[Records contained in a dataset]
>>>>>

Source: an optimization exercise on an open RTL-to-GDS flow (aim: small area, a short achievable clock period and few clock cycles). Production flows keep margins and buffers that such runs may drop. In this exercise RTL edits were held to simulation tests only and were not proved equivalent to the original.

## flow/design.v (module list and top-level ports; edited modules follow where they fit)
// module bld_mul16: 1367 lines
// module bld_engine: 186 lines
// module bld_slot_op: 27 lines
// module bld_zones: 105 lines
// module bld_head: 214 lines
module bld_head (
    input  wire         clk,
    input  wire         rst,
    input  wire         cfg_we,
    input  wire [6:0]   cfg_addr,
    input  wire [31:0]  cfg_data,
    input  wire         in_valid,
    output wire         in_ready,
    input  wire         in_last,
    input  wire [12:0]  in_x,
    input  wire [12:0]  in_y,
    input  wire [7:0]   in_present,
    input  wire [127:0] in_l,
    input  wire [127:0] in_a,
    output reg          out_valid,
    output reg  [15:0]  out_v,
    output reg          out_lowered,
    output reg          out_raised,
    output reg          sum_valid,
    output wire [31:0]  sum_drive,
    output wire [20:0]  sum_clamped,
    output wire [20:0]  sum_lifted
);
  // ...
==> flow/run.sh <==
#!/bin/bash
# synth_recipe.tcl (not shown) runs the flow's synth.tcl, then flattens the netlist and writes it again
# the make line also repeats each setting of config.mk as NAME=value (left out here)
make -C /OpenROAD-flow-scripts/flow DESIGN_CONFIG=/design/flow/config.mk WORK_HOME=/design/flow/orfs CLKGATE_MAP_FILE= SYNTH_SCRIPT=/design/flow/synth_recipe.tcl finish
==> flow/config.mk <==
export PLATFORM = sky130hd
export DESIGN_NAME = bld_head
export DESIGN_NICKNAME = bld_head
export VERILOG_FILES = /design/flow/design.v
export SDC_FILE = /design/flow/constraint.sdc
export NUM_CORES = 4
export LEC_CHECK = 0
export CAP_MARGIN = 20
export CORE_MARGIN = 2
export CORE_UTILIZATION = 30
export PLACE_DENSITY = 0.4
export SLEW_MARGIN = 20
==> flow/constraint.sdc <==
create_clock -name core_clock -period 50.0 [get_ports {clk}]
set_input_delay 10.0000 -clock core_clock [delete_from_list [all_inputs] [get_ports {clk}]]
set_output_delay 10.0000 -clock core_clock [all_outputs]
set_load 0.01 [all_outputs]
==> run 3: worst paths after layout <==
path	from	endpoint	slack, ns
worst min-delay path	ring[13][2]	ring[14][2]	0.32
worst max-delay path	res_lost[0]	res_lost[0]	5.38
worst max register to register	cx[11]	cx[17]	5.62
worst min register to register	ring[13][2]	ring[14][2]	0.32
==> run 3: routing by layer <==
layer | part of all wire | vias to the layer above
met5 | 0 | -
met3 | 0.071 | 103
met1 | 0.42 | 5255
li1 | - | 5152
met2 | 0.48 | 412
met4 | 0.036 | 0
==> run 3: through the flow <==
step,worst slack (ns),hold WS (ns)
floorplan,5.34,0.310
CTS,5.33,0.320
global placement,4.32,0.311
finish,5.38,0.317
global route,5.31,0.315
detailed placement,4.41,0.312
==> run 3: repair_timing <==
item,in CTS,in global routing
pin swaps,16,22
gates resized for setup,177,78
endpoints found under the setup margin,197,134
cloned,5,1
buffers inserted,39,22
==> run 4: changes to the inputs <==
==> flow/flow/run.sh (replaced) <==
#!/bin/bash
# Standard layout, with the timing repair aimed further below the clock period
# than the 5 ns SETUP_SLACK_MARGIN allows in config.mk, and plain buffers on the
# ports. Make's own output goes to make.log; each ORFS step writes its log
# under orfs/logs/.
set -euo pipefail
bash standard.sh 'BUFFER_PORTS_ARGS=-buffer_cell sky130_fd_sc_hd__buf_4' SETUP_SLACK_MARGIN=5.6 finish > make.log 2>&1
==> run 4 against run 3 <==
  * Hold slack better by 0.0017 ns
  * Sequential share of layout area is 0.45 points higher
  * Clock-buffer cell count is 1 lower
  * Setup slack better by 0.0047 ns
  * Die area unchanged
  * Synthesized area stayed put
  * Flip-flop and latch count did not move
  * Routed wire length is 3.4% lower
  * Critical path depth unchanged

<<<<<

WORK INSTRUCTIONS — From the line holding "met3 | 0.071 | 103" to the line holding "# than the 5", inclusive, restate each line above exactly as written.

SOLUTION TO THIS PROBLEM —
met3 | 0.071 | 103
met1 | 0.42 | 5255
li1 | - | 5152
met2 | 0.48 | 412
met4 | 0.036 | 0
==> run 3: through the flow <==
step,worst slack (ns),hold WS (ns)
floorplan,5.34,0.310
CTS,5.33,0.320
global placement,4.32,0.311
finish,5.38,0.317
global route,5.31,0.315
detailed placement,4.41,0.312
==> run 3: repair_timing <==
item,in CTS,in global routing
pin swaps,16,22
gates resized for setup,177,78
endpoints found under the setup margin,197,134
cloned,5,1
buffers inserted,39,22
==> run 4: changes to the inputs <==
==> flow/flow/run.sh (replaced) <==
#!/bin/bash
# Standard layout, with the timing repair aimed further below the clock period
# than the 5 ns SETUP_SLACK_MARGIN allows in config.mk, and plain buffers on the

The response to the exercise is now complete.